*SOURCE INFORMATION:*

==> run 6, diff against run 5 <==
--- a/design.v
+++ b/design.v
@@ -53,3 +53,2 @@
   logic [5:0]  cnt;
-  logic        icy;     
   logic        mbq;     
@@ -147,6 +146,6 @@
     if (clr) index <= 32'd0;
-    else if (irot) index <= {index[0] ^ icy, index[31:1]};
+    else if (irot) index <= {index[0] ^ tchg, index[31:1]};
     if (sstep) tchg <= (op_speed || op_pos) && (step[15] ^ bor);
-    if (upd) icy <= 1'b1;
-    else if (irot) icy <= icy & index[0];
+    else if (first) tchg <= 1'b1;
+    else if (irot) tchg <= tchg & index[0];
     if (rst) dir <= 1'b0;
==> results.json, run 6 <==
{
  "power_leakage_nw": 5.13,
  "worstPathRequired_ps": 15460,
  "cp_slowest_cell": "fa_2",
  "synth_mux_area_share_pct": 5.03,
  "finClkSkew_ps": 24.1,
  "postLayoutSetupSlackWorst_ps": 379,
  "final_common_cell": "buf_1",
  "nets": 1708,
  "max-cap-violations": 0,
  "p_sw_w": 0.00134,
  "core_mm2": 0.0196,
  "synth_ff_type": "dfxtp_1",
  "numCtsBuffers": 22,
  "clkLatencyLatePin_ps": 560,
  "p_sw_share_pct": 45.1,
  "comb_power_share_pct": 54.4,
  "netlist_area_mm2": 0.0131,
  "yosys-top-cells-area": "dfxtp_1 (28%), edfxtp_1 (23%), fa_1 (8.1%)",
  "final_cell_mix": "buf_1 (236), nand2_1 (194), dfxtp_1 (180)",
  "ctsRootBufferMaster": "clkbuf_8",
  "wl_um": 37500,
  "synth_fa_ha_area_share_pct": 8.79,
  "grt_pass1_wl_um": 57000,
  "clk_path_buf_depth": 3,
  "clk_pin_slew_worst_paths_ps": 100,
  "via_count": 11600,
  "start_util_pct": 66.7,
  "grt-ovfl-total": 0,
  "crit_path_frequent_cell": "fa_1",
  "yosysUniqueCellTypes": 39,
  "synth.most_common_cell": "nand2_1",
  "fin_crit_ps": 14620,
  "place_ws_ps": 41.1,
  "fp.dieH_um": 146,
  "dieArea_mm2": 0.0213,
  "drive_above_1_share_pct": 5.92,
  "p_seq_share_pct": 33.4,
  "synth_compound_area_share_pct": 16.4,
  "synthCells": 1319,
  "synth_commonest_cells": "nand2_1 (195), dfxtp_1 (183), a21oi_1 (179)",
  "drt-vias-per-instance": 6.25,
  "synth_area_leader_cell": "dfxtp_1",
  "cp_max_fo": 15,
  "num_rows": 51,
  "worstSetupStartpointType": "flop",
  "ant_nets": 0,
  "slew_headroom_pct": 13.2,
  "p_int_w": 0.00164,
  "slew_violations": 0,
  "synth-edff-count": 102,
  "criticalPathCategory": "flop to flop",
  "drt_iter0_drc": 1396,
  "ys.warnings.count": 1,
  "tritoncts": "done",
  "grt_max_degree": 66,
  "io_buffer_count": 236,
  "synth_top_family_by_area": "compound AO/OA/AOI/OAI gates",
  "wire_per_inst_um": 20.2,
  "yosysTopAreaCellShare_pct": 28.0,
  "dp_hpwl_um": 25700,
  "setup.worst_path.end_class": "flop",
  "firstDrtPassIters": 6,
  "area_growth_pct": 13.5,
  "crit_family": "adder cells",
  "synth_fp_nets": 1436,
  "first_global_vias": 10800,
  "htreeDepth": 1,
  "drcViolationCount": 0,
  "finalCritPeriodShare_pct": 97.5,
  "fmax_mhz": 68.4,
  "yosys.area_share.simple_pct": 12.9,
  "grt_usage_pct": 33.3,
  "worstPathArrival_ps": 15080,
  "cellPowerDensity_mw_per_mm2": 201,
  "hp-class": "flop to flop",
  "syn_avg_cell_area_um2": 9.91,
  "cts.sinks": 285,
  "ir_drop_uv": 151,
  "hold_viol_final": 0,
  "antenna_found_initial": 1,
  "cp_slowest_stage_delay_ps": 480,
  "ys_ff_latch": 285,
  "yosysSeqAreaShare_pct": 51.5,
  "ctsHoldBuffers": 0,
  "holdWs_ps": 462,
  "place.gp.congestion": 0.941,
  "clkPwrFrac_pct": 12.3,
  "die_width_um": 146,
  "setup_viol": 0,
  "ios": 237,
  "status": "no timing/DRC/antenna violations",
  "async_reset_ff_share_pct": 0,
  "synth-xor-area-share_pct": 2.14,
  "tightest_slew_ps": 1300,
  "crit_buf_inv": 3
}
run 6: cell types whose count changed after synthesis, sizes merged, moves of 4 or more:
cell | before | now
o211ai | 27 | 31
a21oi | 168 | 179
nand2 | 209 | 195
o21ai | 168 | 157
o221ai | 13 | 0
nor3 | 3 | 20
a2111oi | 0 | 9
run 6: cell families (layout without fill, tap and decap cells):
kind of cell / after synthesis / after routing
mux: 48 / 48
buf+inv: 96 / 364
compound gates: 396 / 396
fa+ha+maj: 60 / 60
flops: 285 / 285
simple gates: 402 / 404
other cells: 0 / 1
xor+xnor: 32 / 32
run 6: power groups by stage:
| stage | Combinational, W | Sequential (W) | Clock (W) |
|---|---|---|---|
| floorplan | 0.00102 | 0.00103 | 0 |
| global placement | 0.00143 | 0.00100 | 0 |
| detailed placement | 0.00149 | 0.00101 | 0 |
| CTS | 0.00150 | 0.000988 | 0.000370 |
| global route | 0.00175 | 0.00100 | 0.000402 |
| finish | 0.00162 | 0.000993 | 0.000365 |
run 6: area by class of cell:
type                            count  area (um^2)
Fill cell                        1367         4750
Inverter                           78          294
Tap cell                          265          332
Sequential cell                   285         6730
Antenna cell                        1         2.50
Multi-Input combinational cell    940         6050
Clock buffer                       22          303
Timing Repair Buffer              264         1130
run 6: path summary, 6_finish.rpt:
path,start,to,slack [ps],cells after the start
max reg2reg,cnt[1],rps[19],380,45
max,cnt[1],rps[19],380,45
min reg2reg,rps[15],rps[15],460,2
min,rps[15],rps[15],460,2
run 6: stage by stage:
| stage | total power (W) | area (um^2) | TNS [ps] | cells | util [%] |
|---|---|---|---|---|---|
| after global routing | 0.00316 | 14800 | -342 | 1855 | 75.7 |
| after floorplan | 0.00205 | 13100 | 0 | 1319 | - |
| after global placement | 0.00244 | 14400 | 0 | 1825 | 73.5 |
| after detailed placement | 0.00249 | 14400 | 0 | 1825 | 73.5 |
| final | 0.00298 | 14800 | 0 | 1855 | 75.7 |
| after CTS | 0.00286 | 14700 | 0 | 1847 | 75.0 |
Background: an optimization exercise with open tools, aiming at small area. Do not read the settings as production practice.
In this exercise RTL edits were held to simulation tests only and were not proved equivalent to the original.
No activity file was given, so power comes from the tool's default toggle rates.

==> try-indigo <==
==> flow/design.v <==
module spu_wb_stage #(
  parameter int unsigned DEPTH  = 7,
  parameter int unsigned ADDR_W = 7,
  parameter int unsigned DATA_W = 128
) (
  input  logic              clk,
  input  logic              rst,
  input  logic              flush,
  input  logic              ex_v_e,
  input  logic [ADDR_W-1:0] ex_addr_e,
  input  logic [DATA_W-1:0] ex_data_e,
  input  logic [2:0]        ex_lat_e,
  input  logic              ex_v_o,
  input  logic [ADDR_W-1:0] ex_addr_o,
  input  logic [DATA_W-1:0] ex_data_o,
  input  logic [2:0]        ex_lat_o,
  output logic              rt_we_e,
  output logic [ADDR_W-1:0] rt_addr_e,
  output logic [DATA_W-1:0] rt_data_e,
  output logic              rt_we_o,
  output logic [ADDR_W-1:0] rt_addr_o,
  output logic [DATA_W-1:0] rt_data_o,
  input  logic [ADDR_W-1:0] q0_addr,
  input  logic [ADDR_W-1:0] q1_addr,
  output logic              q0_pend,
  output logic              q1_pend,
  output logic              q0_fwd_v,
  output logic              q1_fwd_v,
  output logic [DATA_W-1:0] q0_fwd_data,
  output logic [DATA_W-1:0] q1_fwd_data,
  output logic              err_lat,
  output logic              err_col,
  output logic              waw_drop
);
  localparam int unsigned NS = DEPTH - 1;
  logic [1:0]                    in_v;
  logic [1:0][ADDR_W-1:0]        in_addr;
  logic [1:0][DATA_W-1:0]        in_data;
  logic [1:0][2:0]               in_lat;
  logic [1:0][ADDR_W-1:0]        q_addr;
  logic [1:0][NS:0]              v_q, v_d;
  logic [1:0][NS:0][ADDR_W-1:0]  a_q, a_d;
  logic [1:0][NS:0][DATA_W-1:0]  s_q, s_d;    
  logic [1:0][NS:0][DATA_W-1:0]  dv;          
  logic [1:0][NS:0]              sv;          
  logic [1:0][NS:0]              hit;         
  logic [1:0][NS:0]              ins;         
  logic                          err_lat_q, err_col_q, waw_q;
  logic                          err_lat_d, err_col_d, waw_d;
  assign in_v    = {ex_v_o, ex_v_e};
  assign in_addr = {ex_addr_o, ex_addr_e};
  assign in_data = {ex_data_o, ex_data_e};
  assign in_lat  = {ex_lat_o, ex_lat_e};
  assign q_addr  = {q1_addr, q0_addr};
  always_comb begin
    for (int p = 0; p < 2; p++) begin
      for (int k = 0; k <= NS; k++) begin
        dv[p][k] = s_q[p][k];
        sv[p][k] = (k < NS) ? v_q[p][k+1] : 1'b0;
        hit[p][k] = (in_lat[p] == 3'(k + 1));
        ins[p][k] = hit[p][k] & ~sv[p][k];
      end
    end
  end
  always_comb begin
    for (int p = 0; p < 2; p++) begin
      for (int k = 0; k <= NS; k++) begin
        logic [DATA_W-1:0] nd;
        if (k == NS) begin
          a_d[p][k] = in_addr[p];
          nd        = in_data[p];
        end else begin
          a_d[p][k] = ins[p][k] ? in_addr[p] : a_q[p][k+1];
          nd        = ({DATA_W{ins[p][k]}} & in_data[p]) | ({DATA_W{sv[p][k]}} & dv[p][k+1]);
        end
        s_d[p][k] = nd;
      end
    end
  end
  always_comb begin
    logic lat0, col;
    lat0 = 1'b0;
    col  = 1'b0;
    for (int p = 0; p < 2; p++) begin
      lat0 = lat0 | (in_v[p] & (in_lat[p] == 3'd0));
      col  = col  | (in_v[p] & |(hit[p] & sv[p]));
      for (int k = 0; k <= NS; k++)
        v_d[p][k] = ~flush & (sv[p][k] | (in_v[p] & hit[p][k]));
    end
    waw_d     = v_d[0][0] & v_d[1][0] & (a_d[0][0] == a_d[1][0]);
    v_d[0][0] = v_d[0][0] & ~waw_d;
    err_lat_d = ~flush & lat0;
    err_col_d = ~flush & col;
  end
  always_ff @(posedge clk) begin
    if (!rst) begin
      v_q       <= '0;
      err_lat_q <= 1'b0;
      err_col_q <= 1'b0;
      waw_q     <= 1'b0;
    end else begin
      v_q       <= v_d;
      err_lat_q <= err_lat_d;
      err_col_q <= err_col_d;
      waw_q     <= waw_d;
    end
  end
  always_ff @(posedge clk) begin
    a_q <= a_d;
    s_q <= s_d;
  end
  logic [1:0]             q_pend;
  logic [1:0][DATA_W-1:0] fwd_data;
  logic [1:0][NS:1][1:0]  fsel;    
  always_comb begin
    for (int q = 0; q < 2; q++) begin
      logic found;
      found = 1'b0;
      for (int k = NS; k >= 1; k--) begin
        for (int p = 1; p >= 0; p--) begin
          logic m;
          m = v_q[p][k] & (a_q[p][k] == q_addr[q]);
          fsel[q][k][p] = m & ~found;
          found = found | m;
        end
      end
      q_pend[q] = found;
    end
  end
  logic [NS:1][1:0][DATA_W-1:0] fdin;
  always_comb
    for (int k = 1; k <= NS; k++)
      for (int p = 0; p < 2; p++)
        fdin[k][p] = s_q[p][k];
  for (genvar q = 0; q < 2; q++) begin : g_fwd
    spu_wb_fwd_mux #(.N(2 * NS), .W(DATA_W)) u_mux (
      .sel (fsel[q]),
      .din (fdin),
      .dout(fwd_data[q])
    );
  end
  assign q0_pend     = q_pend[0];
  assign q1_pend     = q_pend[1];
  assign q0_fwd_v    = q_pend[0];
  assign q1_fwd_v    = q_pend[1];
  assign q0_fwd_data = fwd_data[0];
  assign q1_fwd_data = fwd_data[1];
  assign rt_we_e   = v_q[0][0];
  assign rt_addr_e = a_q[0][0];
  assign rt_data_e = s_q[0][0];
  assign rt_we_o   = v_q[1][0];
  assign rt_addr_o = a_q[1][0];
  assign rt_data_o = s_q[1][0];
  assign err_lat   = err_lat_q;
  assign err_col   = err_col_q;
  assign waw_drop  = waw_q;
endmodule
module spu_wb_fwd_mux #(
  parameter int unsigned N = 12,
  parameter int unsigned W = 128
) (
  input  logic [N-1:0]        sel,
  input  logic [N-1:0][W-1:0] din,
  output logic [W-1:0]        dout
);
  for (genvar b = 0; b < W; b++) begin : g_bit
    logic [N/3-1:0] t;
    for (genvar g = 0; g < N / 3; g++) begin : g_grp
      spu_wb_aoi222 u_aoi (
        .a1(sel[3*g]),   .a2(din[3*g][b]),
        .b1(sel[3*g+1]), .b2(din[3*g+1][b]),
        .c1(sel[3*g+2]), .c2(din[3*g+2][b]),
        .y (t[g])
      );
    end
    spu_wb_nand4 u_nand (.a(t[0]), .b(t[1]), .c(t[2]), .d(t[3]), .y(dout[b]));
  end
endmodule
module spu_wb_aoi222 (
  input  logic a1, a2, b1, b2, c1, c2,
  output logic y
);
  assign y = ~((a1 & a2) | (b1 & b2) | (c1 & c2));
endmodule
module spu_wb_nand4 (
  input  logic a, b, c, d,
  output logic y
);
  assign y = ~(a & b & c & d);
endmodule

*EXERCISE AIM:*
Wherever the string "floorplan" appears in the data above, report the whole line.

*REPLY:*
| floorplan | 0.00102 | 0.00103 | 0 |
| after floorplan | 0.00205 | 13100 | 0 | 1319 | - |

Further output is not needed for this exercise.